<file path="config.mk">
export PLATFORM = sky130hd
export DESIGN_NAME = drm_bus_master_axi4st_flat
export DESIGN_NICKNAME = d
export VERILOG_FILES = /design/src/rtl/drm_bus_master_axi4st_pkg.sv /design/src/rtl/drm_bus_master_axi4st_if.sv /design/src/rtl/drm_bus_master_axi4st_serdes.sv /design/src/rtl/drm_bus_master_axi4st.sv /design/src/flat_wrapper.sv
export SDC_FILE = /design/constraint.sdc
export NUM_CORES = 1
export LEC_CHECK = 0
export ABC_CLOCK_PERIOD_IN_PS = 3000
export CAP_MARGIN = 5
export CORE_ASPECT_RATIO = 1.75
export CORE_MARGIN = 2
export CORE_UTILIZATION = 40
export CTS_CLUSTER_SIZE = 8
export DETAILED_ROUTE_END_ITERATION = 10
export HOLD_SLACK_MARGIN = 0.03
export PLACE_DENSITY = 0.71
export SYNTH_ARGS = -nofsm -noshare
export SYNTH_HDL_FRONTEND = slang
export SYNTH_SLANG_ARGS = --single-unit
</file>
<file path="constraint.sdc">
create_clock -name drm_aclk -period 3 [get_ports drm_aclk]
set_input_delay 0.45 -clock drm_aclk [delete_from_list [all_inputs] [get_ports drm_aclk]]
set_output_delay 0.45 -clock drm_aclk [all_outputs]
set_load 0.01 [all_outputs]
</file>
## config.mk

```make
export PLATFORM = sky130hd
export DESIGN_NAME = instr_decode_pipe
export DESIGN_NICKNAME = d
export VERILOG_FILES = /design/src/rtl/cpu3_pkg.sv /design/src/rtl/decode_comb.sv /design/src/rtl/instr_decode_pipe.sv
export SDC_FILE = /design/constraint.sdc
export NUM_CORES = 1
export LEC_CHECK = 0
export CAP_MARGIN = 0
export CELL_PAD_IN_SITES_DETAIL_PLACEMENT = 0
export CELL_PAD_IN_SITES_GLOBAL_PLACEMENT = 1
export CORE_MARGIN = 2
export CORE_UTILIZATION = 40
export CTS_BUF_LIST = sky130_fd_sc_hd__clkbuf_2 sky130_fd_sc_hd__clkbuf_4 sky130_fd_sc_hd__clkbuf_8
export CTS_CLUSTER_DIAMETER = 80
export DETAILED_ROUTE_END_ITERATION = 8
export PLACE_DENSITY = 0.93
export SYNTH_ARGS = -nofsm -noshare
export SYNTH_HDL_FRONTEND = slang
export SYNTH_SLANG_ARGS = --single-unit
```

## constraint.sdc

```tcl
create_clock -name clk -period 4.45 [get_ports clk]
set_input_delay 0.445 -clock clk [delete_from_list [all_inputs] [get_ports clk]]
set_output_delay 0.445 -clock clk [all_outputs]
set_load 0.01 [all_outputs]
```
===== config.mk =====
export PLATFORM = sky130hd
export DESIGN_NAME = ccff_bitstream_loader_flat
export DESIGN_NICKNAME = d
export VERILOG_FILES = /design/src/rtl/ccff_bitstream_loader_if.sv /design/src/rtl/ccff_bitstream_loader.sv /design/src/flat_wrapper.sv
export SDC_FILE = /design/constraint.sdc
export NUM_CORES = 1
export LEC_CHECK = 0
export ABC_AREA = 1
export CAP_MARGIN = 20
export CORE_AREA = 2 2 63 65
export DETAILED_ROUTE_END_ITERATION = 7
export DIE_AREA = 0 0 65 67
export PLACE_DENSITY = 0.74
export REMOVE_ABC_BUFFERS = 1
export SLEW_MARGIN = 20
export SYNTH_ARGS = -nofsm -noshare
export SYNTH_HDL_FRONTEND = slang
export SYNTH_SLANG_ARGS = --single-unit

===== constraint.sdc =====
create_clock -name prog_clk -period 1.68 [get_ports prog_clk]
set_clock_uncertainty 0.05 [all_clocks]
set_input_delay 0.336 -clock prog_clk [delete_from_list [all_inputs] [get_ports prog_clk]]
set_output_delay 0.336 -clock prog_clk [all_outputs]
set_load 0.01 [all_outputs]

—————

Would you return every line of the data above exactly?

<file path="config.mk">
export PLATFORM = sky130hd
export DESIGN_NAME = drm_bus_master_axi4st_flat
export DESIGN_NICKNAME = d
export VERILOG_FILES = /design/src/rtl/drm_bus_master_axi4st_pkg.sv /design/src/rtl/drm_bus_master_axi4st_if.sv /design/src/rtl/drm_bus_master_axi4st_serdes.sv /design/src/rtl/drm_bus_master_axi4st.sv /design/src/flat_wrapper.sv
export SDC_FILE = /design/constraint.sdc
export NUM_CORES = 1
export LEC_CHECK = 0
export ABC_CLOCK_PERIOD_IN_PS = 3000
export CAP_MARGIN = 5
export CORE_ASPECT_RATIO = 1.75
export CORE_MARGIN = 2
export CORE_UTILIZATION = 40
export CTS_CLUSTER_SIZE = 8
export DETAILED_ROUTE_END_ITERATION = 10
export HOLD_SLACK_MARGIN = 0.03
export PLACE_DENSITY = 0.71
export SYNTH_ARGS = -nofsm -noshare
export SYNTH_HDL_FRONTEND = slang
export SYNTH_SLANG_ARGS = --single-unit
</file>
<file path="constraint.sdc">
create_clock -name drm_aclk -period 3 [get_ports drm_aclk]
set_input_delay 0.45 -clock drm_aclk [delete_from_list [all_inputs] [get_ports drm_aclk]]
set_output_delay 0.45 -clock drm_aclk [all_outputs]
set_load 0.01 [all_outputs]
</file>
## config.mk

```make
export PLATFORM = sky130hd
export DESIGN_NAME = instr_decode_pipe
export DESIGN_NICKNAME = d
export VERILOG_FILES = /design/src/rtl/cpu3_pkg.sv /design/src/rtl/decode_comb.sv /design/src/rtl/instr_decode_pipe.sv
export SDC_FILE = /design/constraint.sdc
export NUM_CORES = 1
export LEC_CHECK = 0
export CAP_MARGIN = 0
export CELL_PAD_IN_SITES_DETAIL_PLACEMENT = 0
export CELL_PAD_IN_SITES_GLOBAL_PLACEMENT = 1
export CORE_MARGIN = 2
export CORE_UTILIZATION = 40
export CTS_BUF_LIST = sky130_fd_sc_hd__clkbuf_2 sky130_fd_sc_hd__clkbuf_4 sky130_fd_sc_hd__clkbuf_8
export CTS_CLUSTER_DIAMETER = 80
export DETAILED_ROUTE_END_ITERATION = 8
export PLACE_DENSITY = 0.93
export SYNTH_ARGS = -nofsm -noshare
export SYNTH_HDL_FRONTEND = slang
export SYNTH_SLANG_ARGS = --single-unit
```

## constraint.sdc

```tcl
create_clock -name clk -period 4.45 [get_ports clk]
set_input_delay 0.445 -clock clk [delete_from_list [all_inputs] [get_ports clk]]
set_output_delay 0.445 -clock clk [all_outputs]
set_load 0.01 [all_outputs]
```
===== config.mk =====
export PLATFORM = sky130hd
export DESIGN_NAME = ccff_bitstream_loader_flat
export DESIGN_NICKNAME = d
export VERILOG_FILES = /design/src/rtl/ccff_bitstream_loader_if.sv /design/src/rtl/ccff_bitstream_loader.sv /design/src/flat_wrapper.sv
export SDC_FILE = /design/constraint.sdc
export NUM_CORES = 1
export LEC_CHECK = 0
export ABC_AREA = 1
export CAP_MARGIN = 20
export CORE_AREA = 2 2 63 65
export DETAILED_ROUTE_END_ITERATION = 7
export DIE_AREA = 0 0 65 67
export PLACE_DENSITY = 0.74
export REMOVE_ABC_BUFFERS = 1
export SLEW_MARGIN = 20
export SYNTH_ARGS = -nofsm -noshare
export SYNTH_HDL_FRONTEND = slang
export SYNTH_SLANG_ARGS = --single-unit

===== constraint.sdc =====
create_clock -name prog_clk -period 1.68 [get_ports prog_clk]
set_clock_uncertainty 0.05 [all_clocks]
set_input_delay 0.336 -clock prog_clk [delete_from_list [all_inputs] [get_ports prog_clk]]
set_output_delay 0.336 -clock prog_clk [all_outputs]
set_load 0.01 [all_outputs]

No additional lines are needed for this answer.